Going through the entries below, find how many lines hold "after", then give that number alone.

*** Record set Section Begins ***

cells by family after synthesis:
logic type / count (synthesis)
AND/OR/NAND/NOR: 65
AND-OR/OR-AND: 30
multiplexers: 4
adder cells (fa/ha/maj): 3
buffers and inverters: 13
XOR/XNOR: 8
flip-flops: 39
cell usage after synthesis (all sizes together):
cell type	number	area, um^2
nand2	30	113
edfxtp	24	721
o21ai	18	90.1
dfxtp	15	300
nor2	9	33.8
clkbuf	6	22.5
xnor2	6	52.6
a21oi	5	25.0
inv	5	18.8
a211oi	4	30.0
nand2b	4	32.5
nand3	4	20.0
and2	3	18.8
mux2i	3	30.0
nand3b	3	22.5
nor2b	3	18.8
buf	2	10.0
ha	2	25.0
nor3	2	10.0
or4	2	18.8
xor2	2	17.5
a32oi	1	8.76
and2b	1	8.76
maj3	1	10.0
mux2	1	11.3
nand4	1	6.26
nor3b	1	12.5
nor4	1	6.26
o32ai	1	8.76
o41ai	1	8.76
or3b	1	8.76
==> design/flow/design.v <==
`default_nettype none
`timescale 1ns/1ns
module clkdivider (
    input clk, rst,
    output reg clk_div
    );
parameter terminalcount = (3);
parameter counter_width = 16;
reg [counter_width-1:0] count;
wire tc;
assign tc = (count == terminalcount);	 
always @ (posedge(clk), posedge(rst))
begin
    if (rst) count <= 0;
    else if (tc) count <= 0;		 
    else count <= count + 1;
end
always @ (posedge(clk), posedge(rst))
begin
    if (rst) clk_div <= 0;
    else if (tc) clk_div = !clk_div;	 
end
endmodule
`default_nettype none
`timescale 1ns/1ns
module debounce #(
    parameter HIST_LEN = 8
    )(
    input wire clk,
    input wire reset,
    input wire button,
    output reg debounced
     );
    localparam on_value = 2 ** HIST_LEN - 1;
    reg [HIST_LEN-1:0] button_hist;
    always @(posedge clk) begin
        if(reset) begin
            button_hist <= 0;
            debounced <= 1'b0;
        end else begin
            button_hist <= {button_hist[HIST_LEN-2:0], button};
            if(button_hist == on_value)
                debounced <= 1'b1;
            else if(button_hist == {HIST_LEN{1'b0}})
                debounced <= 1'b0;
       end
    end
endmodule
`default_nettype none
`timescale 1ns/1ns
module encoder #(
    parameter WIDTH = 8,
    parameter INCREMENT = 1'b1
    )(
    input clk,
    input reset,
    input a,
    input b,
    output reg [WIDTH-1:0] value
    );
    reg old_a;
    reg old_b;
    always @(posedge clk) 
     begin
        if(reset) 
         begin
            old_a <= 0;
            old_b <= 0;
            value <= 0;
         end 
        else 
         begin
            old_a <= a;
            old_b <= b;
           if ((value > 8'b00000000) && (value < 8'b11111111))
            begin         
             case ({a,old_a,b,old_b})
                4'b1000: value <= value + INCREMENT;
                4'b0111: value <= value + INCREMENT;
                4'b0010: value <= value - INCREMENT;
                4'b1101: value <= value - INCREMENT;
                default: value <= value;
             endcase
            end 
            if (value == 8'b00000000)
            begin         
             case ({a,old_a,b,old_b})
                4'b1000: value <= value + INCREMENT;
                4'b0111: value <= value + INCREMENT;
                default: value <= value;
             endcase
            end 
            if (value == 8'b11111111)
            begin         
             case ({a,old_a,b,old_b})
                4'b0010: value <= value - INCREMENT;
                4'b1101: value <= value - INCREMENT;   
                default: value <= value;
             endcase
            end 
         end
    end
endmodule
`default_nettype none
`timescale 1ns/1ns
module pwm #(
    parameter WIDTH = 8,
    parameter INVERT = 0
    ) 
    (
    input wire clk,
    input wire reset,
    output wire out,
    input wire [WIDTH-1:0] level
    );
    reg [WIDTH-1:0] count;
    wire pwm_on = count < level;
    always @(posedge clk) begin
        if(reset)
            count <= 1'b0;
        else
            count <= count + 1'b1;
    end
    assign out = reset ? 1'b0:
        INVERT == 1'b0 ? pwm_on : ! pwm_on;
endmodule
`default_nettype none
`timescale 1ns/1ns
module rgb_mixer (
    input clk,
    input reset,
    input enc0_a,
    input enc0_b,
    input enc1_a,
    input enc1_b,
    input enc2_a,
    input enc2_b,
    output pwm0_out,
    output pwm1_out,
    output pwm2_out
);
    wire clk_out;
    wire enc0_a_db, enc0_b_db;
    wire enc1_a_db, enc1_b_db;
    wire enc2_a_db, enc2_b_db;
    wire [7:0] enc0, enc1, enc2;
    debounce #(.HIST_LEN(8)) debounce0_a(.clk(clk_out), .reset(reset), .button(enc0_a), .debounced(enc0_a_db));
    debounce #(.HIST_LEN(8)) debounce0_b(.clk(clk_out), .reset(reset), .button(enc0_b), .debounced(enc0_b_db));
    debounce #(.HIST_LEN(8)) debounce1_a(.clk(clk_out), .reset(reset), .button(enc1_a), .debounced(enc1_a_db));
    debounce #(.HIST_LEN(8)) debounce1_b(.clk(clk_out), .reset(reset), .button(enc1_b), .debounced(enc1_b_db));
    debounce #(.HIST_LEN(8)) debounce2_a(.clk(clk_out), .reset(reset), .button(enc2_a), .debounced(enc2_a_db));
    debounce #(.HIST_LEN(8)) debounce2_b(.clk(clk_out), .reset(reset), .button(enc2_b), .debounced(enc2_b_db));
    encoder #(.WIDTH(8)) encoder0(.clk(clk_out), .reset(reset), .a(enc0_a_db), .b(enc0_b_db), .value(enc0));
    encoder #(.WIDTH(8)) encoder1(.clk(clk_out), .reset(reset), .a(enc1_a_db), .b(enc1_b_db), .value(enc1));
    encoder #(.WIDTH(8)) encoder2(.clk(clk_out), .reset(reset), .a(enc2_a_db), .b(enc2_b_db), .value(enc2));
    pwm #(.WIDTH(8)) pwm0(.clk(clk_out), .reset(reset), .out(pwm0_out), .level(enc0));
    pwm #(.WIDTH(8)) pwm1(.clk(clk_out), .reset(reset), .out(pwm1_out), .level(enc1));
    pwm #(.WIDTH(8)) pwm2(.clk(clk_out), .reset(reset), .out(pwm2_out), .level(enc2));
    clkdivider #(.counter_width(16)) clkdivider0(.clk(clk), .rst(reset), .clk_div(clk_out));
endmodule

*** Record set Section Ends ***
*** Record set Section Begins ***

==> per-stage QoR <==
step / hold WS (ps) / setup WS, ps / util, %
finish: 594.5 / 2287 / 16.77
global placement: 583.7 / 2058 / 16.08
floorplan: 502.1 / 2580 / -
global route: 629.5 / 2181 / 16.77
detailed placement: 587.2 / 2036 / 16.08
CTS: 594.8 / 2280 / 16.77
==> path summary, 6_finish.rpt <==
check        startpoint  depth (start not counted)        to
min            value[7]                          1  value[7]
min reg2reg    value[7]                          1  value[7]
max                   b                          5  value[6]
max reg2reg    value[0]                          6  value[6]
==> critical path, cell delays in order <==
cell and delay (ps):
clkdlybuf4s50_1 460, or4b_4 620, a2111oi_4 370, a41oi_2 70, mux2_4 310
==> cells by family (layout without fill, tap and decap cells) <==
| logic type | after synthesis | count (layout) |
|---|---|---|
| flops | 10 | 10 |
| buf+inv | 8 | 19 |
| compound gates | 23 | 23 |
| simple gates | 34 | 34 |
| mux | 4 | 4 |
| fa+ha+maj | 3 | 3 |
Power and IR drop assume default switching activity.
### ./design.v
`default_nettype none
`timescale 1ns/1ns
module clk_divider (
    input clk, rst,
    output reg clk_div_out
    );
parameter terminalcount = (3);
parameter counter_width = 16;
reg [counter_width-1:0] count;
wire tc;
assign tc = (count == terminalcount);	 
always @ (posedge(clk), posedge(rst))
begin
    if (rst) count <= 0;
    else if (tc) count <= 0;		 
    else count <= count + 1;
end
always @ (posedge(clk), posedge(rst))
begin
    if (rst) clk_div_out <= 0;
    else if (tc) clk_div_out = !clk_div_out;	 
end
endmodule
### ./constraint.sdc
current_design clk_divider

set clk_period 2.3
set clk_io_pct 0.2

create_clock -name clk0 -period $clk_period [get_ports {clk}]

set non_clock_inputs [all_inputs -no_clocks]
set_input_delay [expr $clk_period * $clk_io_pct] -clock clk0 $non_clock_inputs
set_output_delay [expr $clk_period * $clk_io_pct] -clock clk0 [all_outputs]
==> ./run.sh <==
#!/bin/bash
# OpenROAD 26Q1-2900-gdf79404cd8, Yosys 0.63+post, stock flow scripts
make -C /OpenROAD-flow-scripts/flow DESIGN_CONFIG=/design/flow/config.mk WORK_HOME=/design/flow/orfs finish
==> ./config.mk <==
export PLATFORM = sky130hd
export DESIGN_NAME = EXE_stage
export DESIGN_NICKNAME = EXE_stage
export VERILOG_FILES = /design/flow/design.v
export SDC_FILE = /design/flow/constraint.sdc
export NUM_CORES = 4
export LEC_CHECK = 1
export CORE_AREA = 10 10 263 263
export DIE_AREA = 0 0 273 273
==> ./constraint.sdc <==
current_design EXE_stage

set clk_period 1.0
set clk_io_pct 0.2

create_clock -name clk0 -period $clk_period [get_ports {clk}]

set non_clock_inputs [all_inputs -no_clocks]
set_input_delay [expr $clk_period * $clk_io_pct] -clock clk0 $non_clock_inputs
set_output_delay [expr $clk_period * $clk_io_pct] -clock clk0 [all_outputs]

*** Record set Section Ends ***

### [Written reply]
3